The core (middle stratospheric layer) of the Antarctic ozone in mid-spring (October) has experienced a 26% reduction since 2004, contrary to previously reported recovery trends in total ozone, according to a study published recently in the journal Nature Communications. However, recovery trends remain in early spring (September). The findings highlight the importance of continuous monitoring and evaluation of the state of the ozone layer with the changing dynamical state of Earth’s climate.
The Montreal Protocol designated a list of controlled ozone depleting substances that were banned from future production in 1987 and is widely considered to have been successful for ozone recovery. However, the past three years (2020-2022) have witnessed the re-emergence of large and long-lived ozone holes over Antarctica in mid spring, while early spring still shows a slight ozone increase (or a slight recovery of the ozone hole). Understanding ozone variability remains of high importance, due to the major role Antarctic stratospheric ozone plays in climate variability across the Southern Hemisphere.
To assess recent changes in the Antarctic ozone hole, including during the 2022 season, Annika Seppälä from the University of Otago, Dunedin, New Zealand and others analysed monthly and daily ozone changes between 2001-2022. Data from 2002 and 2019 were excluded as sudden stratospheric warming broke up the ozone hole anomalously early in these years. They looked at different stratospheric layers throughout the key austral springtime months of September to November.

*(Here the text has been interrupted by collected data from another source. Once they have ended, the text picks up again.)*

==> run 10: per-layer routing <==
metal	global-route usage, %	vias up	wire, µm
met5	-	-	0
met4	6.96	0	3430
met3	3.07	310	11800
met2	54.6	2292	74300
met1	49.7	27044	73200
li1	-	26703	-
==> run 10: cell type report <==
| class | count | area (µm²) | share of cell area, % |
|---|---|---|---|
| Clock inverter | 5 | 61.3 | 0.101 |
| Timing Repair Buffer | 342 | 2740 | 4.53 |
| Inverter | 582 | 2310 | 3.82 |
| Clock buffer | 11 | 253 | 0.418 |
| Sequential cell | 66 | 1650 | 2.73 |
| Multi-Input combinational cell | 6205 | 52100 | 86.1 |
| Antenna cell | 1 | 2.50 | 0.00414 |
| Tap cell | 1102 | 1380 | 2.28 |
==> lagoon <==
==> flow/design.v <==
module uart_tx #(
    parameter BAUD_DIV = 434
) (
    input logic clk,
    input logic rst_n,
    input logic tx_start,
    input logic [7:0] data_in,
    output logic tx_busy,
    output logic tx
);
    logic [9:0] tx_shift;   
    logic [3:0] bit_count;
    logic [11:0] baud_counter;
    logic tx_active;
    always_ff @(posedge clk or negedge rst_n) begin
        if (!rst_n) begin
            tx_active <= 0;
            baud_counter <= 0;
            tx_busy <= 0;
            tx <= 1;   
        end else begin
            if (tx_start && !tx_active) begin
                tx_active <= 1;
                tx_shift <= {1'b1, data_in, 1'b0};   
                baud_counter <= BAUD_DIV;
                bit_count <= 0;
                tx_busy <= 1;
            end else if (tx_active) begin
                if (baud_counter == 0) begin
                    baud_counter <= BAUD_DIV;
                    tx <= tx_shift[0];   
                    tx_shift <= {1'b1, tx_shift[9:1]};   
                    bit_count <= bit_count + 1;
                    if (bit_count == 9) begin   
                        tx_active <= 0;
                        tx_busy <= 0;
                    end
                end else begin
                    baud_counter <= baud_counter - 1;
                end
            end
        end
    end
endmodule
==> v23: inputs <==
==> flow/design.v (excerpt) <==
module ddr2_test
	(
	input  wire          clk,
	input  wire          reset,
	input  wire          writes_en,
	input  wire          reads_en,
	input  wire          calib_done, 
	output reg           ib_re,
	input  wire [31:0]   ib_data,
	input  wire [7:0]    ib_count,  
	input  wire          ib_valid,
	input  wire          ib_empty,
	output reg           ob_we,
	output reg  [31:0]   ob_data,
	input  wire [9:0]    ob_count,
	output reg           p0_rd_en_o, 
	input  wire          p0_rd_empty,
	input  wire [31:0]   p0_rd_data,
	input  wire          p0_cmd_full,
	output reg           p0_cmd_en,
	output reg  [2:0]    p0_cmd_instr,
	output reg  [29:0]   p0_cmd_byte_addr,
	output wire [5:0]    p0_cmd_bl_o, 
	input  wire          p0_wr_full,
	output reg           p0_wr_en,
	output reg  [31:0]   p0_wr_data,
	output wire [3:0]    p0_wr_mask,
	output reg [26:0]		MEMORY_COUNT  
	);
localparam FIFO_SIZE      = 1024;
localparam BURST_LEN      = 10;   
wire        rd_fifo_afull;
reg  [29:0] cmd_byte_addr_wr, cmd_byte_addr_rd;
reg  [5:0]  burst_cnt;
reg         write_mode;
  ...
clock: 1.46 ns
lec_check: 0
cap_margin: 20
core_margin: 2
core_utilization: 72
cts_cluster_size: 31
place_density_lb_addon: 0.01
setup_slack_margin: 0.43
slew_margin: 20
run.sh (not shown) runs the stock make flow with config.mk's settings and CLKGATE_MAP_FILE=.
==> v20: changes against v23 <==
CAP_MARGIN = 0   (was 20)
CORE_UTILIZATION = 65   (was 72)
CTS_CLUSTER_SIZE = 32   (was 31)
PLACE_DENSITY = 0.6   (was not set)
PLACE_DENSITY_LB_ADDON = not set   (was 0.01)
SETUP_SLACK_MARGIN = not set   (was 0.43)
==> flow/constraint.sdc (replaced) <==
create_clock -name core_clock -period 2.05 [get_ports {clk}]
set_input_delay 0.4100 -clock core_clock [delete_from_list [all_inputs] [get_ports {clk}]]
set_output_delay 0.4100 -clock core_clock [all_outputs]
set_load 0.01 [all_outputs]
==> flow_metrics.tcl <==
# yosys + openroad results
set metrics [dict create \
    error_line "[ERROR FLW-0024] Place density exceeds 1.0 (current PLACE_DENSITY_LB_ADDON =  0.01). Please check if the value of  PLACE_DENSITY_LB_ADDON is between 0 and 0.99." \
    synth_seq_share 0.550 \
    top_area_frac 0.318 \
    synth-edff-count 64 \
    coreArea_mm2 0.0113 \
    die_x_um 111 \
    haltStage "global placement (3_3_place_gp)" \
    status "aborted with a tool error" \
    die_area_mm2 0.0124 \
    fp_util 0.733 \
    die_h_um 111 \
    num_rows 39 \
    ys.flops 196 \
    async_flop_share 0 \
]
The numbers above come from v23.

When satellite data from 2022 is considered, they found that previously reported recovery trends in Antarctic spring total column ozone (the total ozone above a given point on Earth across all atmospheric layers) from 2001 onward disappear. The middle stratosphere has been dominated by continued, significant ozone reduction since 2004, amounting to 26% loss in the core of the ozone hole. This reduction is potentially driven by dynamical changes in the mesosphere (the atmospheric layer above the stratosphere and the ozone layer).
The findings suggest that changes in the Southern Hemisphere atmosphere are contributing to a persistent Antarctic ozone hole.